Around the Sistema World with Hannah, Part Three: Greece

“ένα, δύο, τρία, τέσσερα,” exclaims teacher Giannis Ismirnioglou as he counts in the ensemble of budding violinists. The musicians, situated right under the whiteboard at the front of the trailer, begin bowing away. The boys execute the first eight bars of music with passion and a beautiful tone. The piece, transcribed by Giannis for this class, is called “Inta Omri”. Written in 1964 and sung by Egyptian Umm Kulthum, the song has been sung and treasured throughout the Arab world. When the students arrive at some tricky chromaticism in the ninth bar, Giannis stops the class to isolate the notes, ensuring all students are both comfortable and confident in the fingering required to execute the measure.

These students currently reside in Skaramagas Refugee Camp, one of the largest refugee camps in Greece. The site is home to over 2,500 individuals from Syria, Palestine, Kurdistan, Iraq, and Afghanistan. El Sistema Greece began its first programming in November of 2016 at Skaramagkas. Today, it’s one of the three refugee camps El Sistema Greece serves.

During the summer of 2016, El Sistema Greece founder, Anis Barnat, was volunteering with an NGO at Moria Refugee Camp. At the time, Anis had been working with El Sistema ensembles around the world through his job in London, and he could testify to the tangible positive effects that the ideology had on the lives of many. Practically overnight, Anis reached out to his contacts in both El Sistema Venezuela and the Hilti foundation to develop a pedagogical program and secure funding for the new program, El Sistema Greece.

For the last twenty months, El Sistema Greece has worked with a total of over 1,200 children across Athens.
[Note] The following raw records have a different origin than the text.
==> config.mk <==
export PLATFORM = sky130hd
export DESIGN_NAME = taxi_fare_acc
export DESIGN_NICKNAME = d
export VERILOG_FILES = /design/src/rtl/taxi_pkg.sv /design/src/rtl/bcd_digit_add.sv /design/src/rtl/taxi_fare_acc.sv
export SDC_FILE = /design/constraint.sdc
export NUM_CORES = 1
export LEC_CHECK = 0
export ABC_AREA = 1
export CAP_MARGIN = 20
export CORE_MARGIN = 2
export CORE_UTILIZATION = 35
export DETAILED_ROUTE_END_ITERATION = 8
export HOLD_SLACK_MARGIN = 0.03
export PLACE_DENSITY = 0.5
export SYNTH_ARGS = -nofsm -noshare
export SYNTH_HDL_FRONTEND = slang
export SYNTH_HIERARCHICAL = 1
export SYNTH_SLANG_ARGS = --single-unit
export TNS_END_PERCENT = 1
==> constraint.sdc <==
create_clock -name clk -period 22.1 [get_ports clk]
set_clock_uncertainty 0.2 [all_clocks]
set_input_delay 3.315 -clock clk [delete_from_list [all_inputs] [get_ports clk]]
set_output_delay 3.315 -clock clk [all_outputs]
set_load 0.05 [all_outputs]
==> src/rtl/taxi_pkg.sv <==
// Shared taxi-meter definitions: FSM states, ride mode codes and default fare constants.
package taxi_pkg;

    typedef enum logic [1:0] {
        ST_IDLE = 2'd0,
        ST_RUN  = 2'd1,
        ST_HOLD = 2'd2
    } state_t;

    localparam logic [1:0] MODE_IDLE    = 2'b00;
    localparam logic [1:0] MODE_NORMAL  = 2'b01;
    localparam logic [1:0] MODE_PREMIUM = 2'b10;

    localparam int DEF_BASE_N_TENS = 3;
    localparam int DEF_BASE_N_ONES = 8;
    localparam int DEF_BASE_P_TENS = 6;
    localparam int DEF_BASE_P_ONES = 5;
    localparam int DEF_INC_N       = 1;
    localparam int DEF_INC_P       = 2;

    // Five BCD digits, index 0 = least significant.
    typedef logic [4:0][3:0] fare_t;

    function automatic fare_t base_fare(input int tens, input int ones);
        fare_t f;
        f    = '0;
        f[1] = 4'(tens);
        f[0] = 4'(ones);
        return f;
    endfunction

endpackage

==> src/rtl/bcd_digit_add.sv <==
// One decimal digit of a ripple BCD adder: digit + addend + carry-in, corrected back into 0..9.
module bcd_digit_add (
    input  logic [3:0] digit,
    input  logic [3:0] addend,
    input  logic       carry_in,
    output logic [3:0] sum,
    output logic       carry_out
);

    logic [4:0] raw;
    logic [4:0] adj;

    always_comb begin
        raw = {1'b0, digit} + {1'b0, addend} + {4'b0000, carry_in};
        adj = raw - 5'd10;
        if (raw > 5'd9) begin
            sum       = adj[3:0];
            carry_out = 1'b1;
        end else begin
            sum       = raw[3:0];
            carry_out = 1'b0;
        end
    end

endmodule

==> src/rtl/taxi_fare_acc.sv <==
// Taxi fare accumulator: counts synchronised meter pulses into a saturating 5-digit BCD fare.
// Meter rise to digit update is 3 clk (2-flop sync + edge detect); start/stop take effect next cycle.
module taxi_fare_acc
    import taxi_pkg::*;
#(
    parameter int BASE_N_TENS = DEF_BASE_N_TENS,
    parameter int BASE_N_ONES = DEF_BASE_N_ONES,
    parameter int BASE_P_TENS = DEF_BASE_P_TENS,
    parameter int BASE_P_ONES = DEF_BASE_P_ONES,
    parameter int INC_N       = DEF_INC_N,
    parameter int INC_P       = DEF_INC_P
) (
    input  logic       clk,
    input  logic       reset,
    input  logic       normal,
    input  logic       premium,
    input  logic       stop,
    input  logic       meter,
    output logic [3:0] fare_d0,
    output logic [3:0] fare_d1,
    output logic [3:0] fare_d2,
    output logic [3:0] fare_d3,
    output logic [3:0] fare_d4,
    output logic [1:0] mode,
    output logic       running,
    output logic       sat
);

    localparam logic [3:0] INC_N_D = 4'(INC_N);
    localparam logic [3:0] INC_P_D = 4'(INC_P);

    state_t     state_q, state_d;
    fare_t      digits_q, digits_d, digits_sum;
    logic [1:0] mode_q, mode_d;
    logic       sat_q, sat_d;
    logic       m_s1, m_s2, m_prev;
    logic       tick;
    logic [3:0] inc;
    logic [5:0] carry;

    assign tick     = m_s2 & ~m_prev;
    assign inc      = (mode_q == MODE_PREMIUM) ? INC_P_D : INC_N_D;
    assign carry[0] = 1'b0;

    for (genvar i = 0; i < 5; i++) begin : g_add
        bcd_digit_add u_add (
            .digit     (digits_q[i]),
            .addend    ((i == 0) ? inc : 4'd0),
            .carry_in  (carry[i]),
            .sum       (digits_sum[i]),
            .carry_out (carry[i+1])
        );
    end

    always_comb begin
        state_d  = state_q;
        digits_d = digits_q;
        mode_d   = mode_q;
        sat_d    = sat_q;
        case (state_q)
            ST_IDLE, ST_HOLD: begin
                if (normal) begin
                    state_d  = ST_RUN;
                    mode_d   = MODE_NORMAL;
                    digits_d = base_fare(BASE_N_TENS, BASE_N_ONES);
                    sat_d    = 1'b0;
                end else if (premium) begin
                    state_d  = ST_RUN;
                    mode_d   = MODE_PREMIUM;
                    digits_d = base_fare(BASE_P_TENS, BASE_P_ONES);
                    sat_d    = 1'b0;
                end
            end
            ST_RUN: begin
                if (stop) begin
                    state_d = ST_HOLD;
                end else if (tick) begin
                    // Carry out of the top digit means the fare passed 99999.
                    if (carry[5]) begin
                        digits_d = {5{4'd9}};
                        sat_d    = 1'b1;
                    end else begin
                        digits_d = digits_sum;
                    end
                end
            end
            default: state_d = ST_IDLE;
        endcase
    end

    always_ff @(posedge clk) begin
        if (reset) begin
            state_q  <= ST_IDLE;
            digits_q <= '0;
            mode_q   <= MODE_IDLE;
            sat_q    <= 1'b0;
            m_s1     <= 1'b0;
            m_s2     <= 1'b0;
            m_prev   <= 1'b0;
        end else begin
            state_q  <= state_d;
            digits_q <= digits_d;
            mode_q   <= mode_d;
            sat_q    <= sat_d;
            m_s1     <= meter;
            m_s2     <= m_s1;
            // Tracking m_s2 every cycle also covers RUN entry, so a meter already high never charges.
            m_prev   <= m_s2;
        end
    end

    assign fare_d0 = digits_q[0];
    assign fare_d1 = digits_q[1];
    assign fare_d2 = digits_q[2];
    assign fare_d3 = digits_q[3];
    assign fare_d4 = digits_q[4];
    assign mode    = mode_q;
    assign running = (state_q == ST_RUN);
    assign sat     = sat_q;

endmodule

==> results of run 1 <==
-- cells in the final DEF, fill, tap and decap left out --
| master | count |
|---|---|
| clkdlybuf4s50_1 | 29 |
| conb_1 | 23 |
| nor2_2 | 1 |
| o21bai_1 | 1 |
| nor2_4 | 1 |
| bufinv_16 | 1 |
| clkbuf_8 | 3 |
| ha_1 | 20 |
| inv_1 | 63 |
| o21ai_2 | 1 |
| nand2_2 | 20 |
| nand3_2 | 9 |
| dfxtp_1 | 28 |
| a21oi_1 | 18 |
| nand2_1 | 100 |
| inv_2 | 3 |
| a21oi_2 | 14 |
| nand2_4 | 11 |
| o21ai_0 | 5 |
| a21oi_4 | 5 |
| nand3_1 | 54 |
| nor2_1 | 47 |
| fa_1 | 10 |
-- flip-flops by register name (all words and copies together) (netlist names), 2 cells and up --
| signal | count |
|---|---|
| fare_d0 | 4 |
| fare_d1 | 4 |
| fare_d2 | 4 |
| fare_d3 | 4 |
| fare_d4 | 4 |
| mode | 2 |
| state_q | 2 |
-- worst register-to-register path, delay by kind of cell (launching register included) --
| kind | cells | cell delay, ps |
|---|---|---|
| compound gates | 5 | 250 |
| fa+ha+maj | 15 | 5430 |
| buf+inv | 7 | 510 |
| flops | 1 | 350 |
| simple gates | 26 | 2540 |
-- worst paths after layout --
check / startpoint / endpoint / slack, ps / depth (start not counted)
worst max register to register: mode[1]$_SDFFE_PP0P_ / fare_d0[2]$_SDFFE_PP0P_ / 12740 / 53
worst min-delay path: m_s1$_SDFF_PP0_ / m_s2$_SDFF_PP0_ / 220 / 2
worst max-delay path: mode[1]$_SDFFE_PP0P_ / fare_d0[2]$_SDFFE_PP0P_ / 12740 / 53
worst min register to register: m_s1$_SDFF_PP0_ / m_s2$_SDFF_PP0_ / 220 / 2
-- per-layer routing --
layer / up-vias / wire length [µm]
met5: - / 0
met3: 2 / 175
met1: 1154 / 3190
li1: 1396 / -
met4: 0 / 10
met2: 30 / 2840
-- metrics by stage --
step	utilization [%]	cell area, µm²	cells	worst slack, ps
2_1_floorplan	-	2930	443	13080
3_3_place_gp	42.0	3280	565	12870
3_5_place_dp	42.0	3280	565	12670
4_1_cts	42.9	3350	569	12600
5_1_grt	42.9	3350	569	11950
6_report	42.9	3350	569	12740
-- cell type report --
class,instances,area (µm²)
fill,863,4460
multi-input combinational,340,2050
sequential,28,561
timing repair buffer,29,290
inverter,66,248
tap,102,128
clock buffer,3,41.3
clock inverter,1,30.0
-- cells by family (layout without fill, tap and decap cells) --
logic type	after synthesis	count (layout)	synth area share, %
buf+inv	75	99	11.1
flops	28	28	19.7
compound gates	44	44	11.8
fa+ha+maj	30	30	15.8
other cells	1	23	0.132
simple gates	243	243	41.4
-- power groups by stage --
stage	clock (µW)	sequential, µW	combinational (µW)
after global placement	0	64.7	222
final	41.3	63.3	221
after global routing	44.2	64.6	252
after detailed placement	0	64.8	222
after floorplan	0	81.9	163
after CTS	43.0	63.7	224
==> summary.md, run 1 <==
| Metric | Value |
|---|---|
| Status | finished clean |
| Setup Buffers After CTS | 0 |
| CTS clk-pin slew, worst paths | approximately 100 ps |
| First-pass GRT wire length | 10800 µm |
| Ys flop type | dfxtp_1 |
| Clock Tree Buf Depth | 2 |
| Fin crit period | around 9400 ps |
| WL per Instance | 10.9 µm |
| Hold Violations, Final | 0 |
| Slew margin rel. | between 50 and 60% |
| GR Util met1 | 20.5% |
| Hold WS | ~220 ps |
| Root buffer selected by CTS | clkbuf_8 |
| Crit path max-delay cell type | fa_1 |
| M2 GR Usage | 25.8% |
| Synth Register Bits | 28 |
| Synth unique cells | 26 |
| Hold Buf Count CTS | 0 |
| Die Y | 94.1 µm |
| Post-synth top cells | 100 x nand2_1, 63 x inv_1, 54 x nand3_1 |
| Max Cap Violations | 0 |
| Row count | 32 |
| Post-Syn Area | 2840 µm² |
| RSZ-0062 raised after global routing | no |
| Fin. max-slew vios | 0 |
| Post-synth ARST share | 0% |
| Delay-heaviest family, CP | adder cells |
| DRT Pass-1 Iters | 4 |
| Post-synth EDFFs | 0 |
| GR Util met3 | 2.57% |
| Clock net sink count | 28 |
| CTS tree | yes |
| DRC | 0 |
| Synth area leader | dfxtp_1 |
| Top-count cell post-synth | nand2_1 |
| All-Layer GR Usage | 15.0% |
| Register share of total power | 19.4% |
| DR vias/cell | 4.54 |
| RePlAce Congestion | roughly 0.8 |
| GR peak layer | met2 |
| Setup crit start kind | flip-flop |
| Fin crit share | 42.4% |
| Sw Share | 50.5% |
| Worst EP arrival | 9390 ps |
| Max incr delay on CP | 450 ps |
| Clock Power Share | 12.7% |
| CP Data Required Time | 22120 ps |
| Max frequency | 107 MHz |
| IO Pins | 30 |
| DRT iter0 DRCs | between 60 and 70 |
| Mapped Avg Cell Area | 6.76 µm² |
| Initial core utilization | 36.4% |
| Post-CTS sizing | 0 |
| Nets | 504 |
| CP bufs+invs | 7 |
| Peak supply drop | roughly 33 µV |
| Synth area leaders | dfxtp_1 20%, nand2_1 13%, nand3_1 9.5% |
| Final setup violating endpoints | 0 |
| Synth Warn # | 6 |
| Largest net degree at the start of global routing | 23 |
| Clk Latency, worst-skew pair | 280 ps |
| Slew @ Worst Pin | 675 ps |
| Critical path class | flip-flop to flip-flop |
| Post-detail-place hpwl | 4930 µm |
| Final setup TNS | 0 ps |
| Antenna cell count | 0 |
| Die ar. | 8860 µm² |
| Initial antenna violation count | 0 |
| Seq/Total Area, Yosys | 19.7% |
| Worst Path Max Fanout | 16 |
| Total routed wirelength | 6220 µm |
| Number of global-route vias before repair | 2393 |
| Die X | 94.1 µm |
| Core Area | 7810 µm² |
| Logic gate share of total power | about two thirds |
| Power, Total | about 330 µW |
| Leakage | 0.00168 µW |
| Via count | 2582 |
| CTS HTree Levels | 1 |
| Setup crit end kind | flip-flop |
| Power density cells | 97.3 nW/µm² |
| Gate Count Post-Synth | 421 |
| Area Growth Syn to Fin | 17.7% |
| Total grt overflow | 0 |
| ANT nets after route | 0 |
| Hold crit path type | flip-flop to flip-flop |
| TritonCTS buffer count | 3 |
| Layout cells sized above 1 | between 10% and 20% |
| # port buffers | 29 |
| Pint | 161 µW |
| Share of the synthesized area in the top cell type | between 10% and 20% |
| Net Sw Power | between 150 and 200 µW |
Power figures use the tool's default switching activity.
==> run 2, diff against run 1 <==
--- a/config.mk
+++ b/config.mk
@@ -11,7 +11,7 @@
 export CORE_UTILIZATION = 35
 export DETAILED_ROUTE_END_ITERATION = 8
 export HOLD_SLACK_MARGIN = 0.03
-export PLACE_DENSITY = 0.5
+export PLACE_DENSITY = 0.52
 export SYNTH_ARGS = -nofsm -noshare
 export SYNTH_HDL_FRONTEND = slang
 export SYNTH_HIERARCHICAL = 1
==> constraint.sdc (replaced) <==
create_clock -name clk -period 8.5 [get_ports clk]
set_clock_uncertainty 0.2 [all_clocks]
set_input_delay 1.275 -clock clk [delete_from_list [all_inputs] [get_ports clk]]
set_output_delay 1.275 -clock clk [all_outputs]
set_load 0.05 [all_outputs]
==> run 2 against run 1 <==
Net effect: worst hold slack lost 10 ps; first-iteration DRC count increased by 92%; combinational power rose to 3.2 times the previous value; flip-flop and latch count did not move; via count grew 4.5%; critical path type unchanged; critical endpoint is now fare_d1[1]$_SDFFE_PP0P_; largest cell class unchanged; highest routed layer unchanged.
==> summary.md, run 2 (synthesized netlist as in run 1, its figures left out) <==
| Metric | Value |
|---|---|
| Net Sw Power | 471 µW (+190%) |
| Max frequency | 123 MHz (+15%) |
| Commonest cells after routing, fill and taps aside | 98 x nand2_1, 57 x inv_1, 54 x nand3_1, 42 x nor2_1, 29 x clkdlybuf4s50_1 |
| Filler cells | 829 (-3.9%) |
| Root buffer selected by CTS | clkbuf_8 |
| Total routed wirelength | 6760 µm (+8.8%) |
| Area Growth Syn to Fin | 29.4% |
| WL per Instance | 11.4 µm (+4.2%) |
| Power density cells | 261 nW/µm² (+170%) |
| Total grt overflow | 0 (unchanged) |
| Critical path class | flip-flop to flip-flop |
| Hold Violations, Final | 0 (unchanged) |
| Clock net sink count | 28 (unchanged) |
| Worst EP arrival | 8130 ps (-1260 ps) |
| Post-detail-place hpwl | 5140 µm (+4.2%) |
| Leakage | 0.00179 µW (+6.7%) |
| Worst R2R Setup Slack | 350 ps (-12390 ps) |
| Initial antenna violation count | 0 (unchanged) |
| Slew @ Worst Pin | 748 ps (+73.3 ps) |
| Placed cell area | 3420 µm² (+4.4%) |
| GR Util met1 | 21.5% (+1.0 points) |
| Number of global-route vias before repair | 2511 (+4.9%) |
| Antenna cell count | 0 (unchanged) |
| DRT iter0 DRCs | 123 (+92%) |
| Nets | 529 (+5.0%) |
| Core Area | 7810 µm² (unchanged) |
| Hold crit path type | flip-flop to flip-flop |
| M2 GR Usage | 27.7% (+2.0 points) |
| Via count | 2698 (+4.5%) |
| Final setup violating endpoints | 0 (unchanged) |
| # port buffers | 29 (unchanged) |
| All-Layer GR Usage | 16.1% (+1.0 points) |
| Setup crit start kind | flip-flop |
| Most common cell after layout, fill and taps aside | nand2_1 |
| Power, Total | 960 µW (+190%) |
| DR vias/cell | 4.54 (about the same) |
| Clk Latency, worst-skew pair | 290 ps (about the same) |
| Fin crit period | 8150 ps (-1210 ps) |
| Die ar. | 8860 µm² (unchanged) |
| Row count | 32 (unchanged) |
| Worst Path Max Fanout | 7 (-9) |
| Sw Share | 49.0% (-1.4 points) |
| Placed Cells | 581 (+2.8%) |
| Hold WS | 206 ps (-10.1 ps) |
| Initial core utilization | 36.4% (unchanged) |
| CP Data Required Time | 8480 ps (-13640 ps) |
| Cell Count, Final, Fillers Out | 594 (+4.4%) |
| Fin area | 3680 µm² (+9.9%) |
| Clock Tree Buf Depth | 2 (unchanged) |
| Largest net degree at the start of global routing | 23 (unchanged) |
| GR Util met3 | 2.57% (unchanged) |
| Crit path max-delay cell type | fa_1 |
| RePlAce Congestion | 0.792 (-1.2%) |
| Pint | 489 µW (+200%) |
| Logic gate share of total power | 72.8% (+4.9 points) |
| GR peak layer | met2 |
| Die X | 94.1 µm (unchanged) |
| Die Y | 94.1 µm (unchanged) |
| ANT nets after route | 0 (unchanged) |
| Max incr delay on CP | 580 ps (+130 ps) |
| DRT Pass-1 Iters | 4 (unchanged) |
| Fin crit share | 95.9% (+54 points) |
| TritonCTS buffer count | 3 (unchanged) |
| Setup crit end kind | flip-flop |
| IO Pins | 30 (unchanged) |
| Slew margin rel. | 50.0% (-4.9 points) |
| CTS HTree Levels | 1 (unchanged) |
| Register share of total power | 17.1% (-2.3 points) |
| CTS clk-pin slew, worst paths | 110 ps (about the same) |
| Hold Buf Count CTS | 0 (unchanged) |
| Peak supply drop | 108 µV (+230%) |
| Final core utilization | 47.1% (+4.3 points) |
| Fin. max-slew vios | 0 (unchanged) |
| Layout cells sized above 1 | 25.2% (+10 points) |
| CTS tree | yes |
| Max Cap Violations | 0 (unchanged) |
| Status | finished clean |
| Clock Power Share | 10.2% (-2.5 points) |
| DRC | 0 (unchanged) |
| First-pass GRT wire length | 11500 µm (+6.1%) |
==> run 2: layout make-up <==
| cell class | instances | area [µm²] | share of cell area, % |
|---|---|---|---|
| inverter | 66 | 248 | 6.73 |
| tap | 102 | 128 | 3.47 |
| clock buffer | 4 | 66.3 | 1.80 |
| timing repair buffer | 54 | 485 | 13.2 |
| multi-input combinational | 340 | 2190 | 59.4 |
| sequential | 28 | 566 | 15.4 |
==> run 2: final timing paths <==
kind | startpoint | end | cells past startpoint
hold / removal | m_s1$_SDFF_PP0_ | m_s2$_SDFF_PP0_ | 2
setup / recovery | mode[1]$_SDFFE_PP0P_ | fare_d1[1]$_SDFFE_PP0P_ | 44
hold reg to reg | m_s1$_SDFF_PP0_ | m_s2$_SDFF_PP0_ | 2
setup reg to reg | mode[1]$_SDFFE_PP0P_ | fare_d1[1]$_SDFFE_PP0P_ | 44
==> run 2: repair_timing <==
item	CTS	global route
gates resized for setup	4	29
setup buffers	0	9
pin swaps	0	21
endpoints found under the setup margin	19	21
==> run 2: critical path, delay by kind of cell (launching register included) <==
| family | cells | cell delay (ps) |
|---|---|---|
| adders and majority gates | 15 | 5220 |
| DFF | 1 | 360 |
| buffers and inverters | 9 | 750 |
| and+or+nand+nor | 14 | 1110 |
| AOI/OAI and AO/OA | 6 | 400 |
==> run 2: power by group through the flow <==
stage	combinational, µW	clock, µW	sequential (µW)
after floorplan	432	0	213
after global placement	622	0	167
after detailed placement	619	0	167
after CTS	636	104	164
after global routing	785	106	166
final	699	97.5	164
==> run 2: metrics by stage <==
| step | TNS, ps | setup slack, ps |
|---|---|---|
| finish | 0 | 349 |
| global route | -206 | -32.5 |
| CTS | 0 | 1.81 |
| detailed placement | -2530 | -180 |
| global placement | -525 | -66.2 |
| floorplan | 0 | 32.3 |
==> run 2: routing by layer <==
layer | up-vias | routed length [µm] | part of all wire, %
li1 | 1447 | - | -
met1 | 1219 | 3370 | 50
met2 | 30 | 3200 | 47
met3 | 2 | 169 | 2.5
met4 | 0 | 27 | 0.40
met5 | - | 0 | 0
Retention rates, though, are low in many of the refugee camp núcleos due to the nature of the asylum process for refugees in Greece. Currently, El Sistema Greece has six núcleos and provides programming for around 250 students. The program also employs over twenty faculty and staff from the Athens area.

As mentioned, three of El Sistema Greece’s six núcleos are within refugee camps—Skaramagkas, Schisto, and Eleonas. Students in these camps participate in programming anywhere from one to five days a week in designated classrooms within the camps. The other three núcleos—Kipseli, Apostoli, and Villa Amalia—are housed in facilities of three different community organizations across the city. These núcleos are comprised of both Greek and immigrant children.  Five of the núcleos—Skaramagas, Schisto, Eleonas, Kiseli, and Apostoli—provide both beginning and advanced choir classes. Additionally, several of these núcleos provide violin and viola lessons. The sixth site, Villa Amalia, is a school used on Sundays for large ensemble rehearsals. Each week, about 100 intermediate and advanced students from across the city come together for sectional or full orchestra rehearsals.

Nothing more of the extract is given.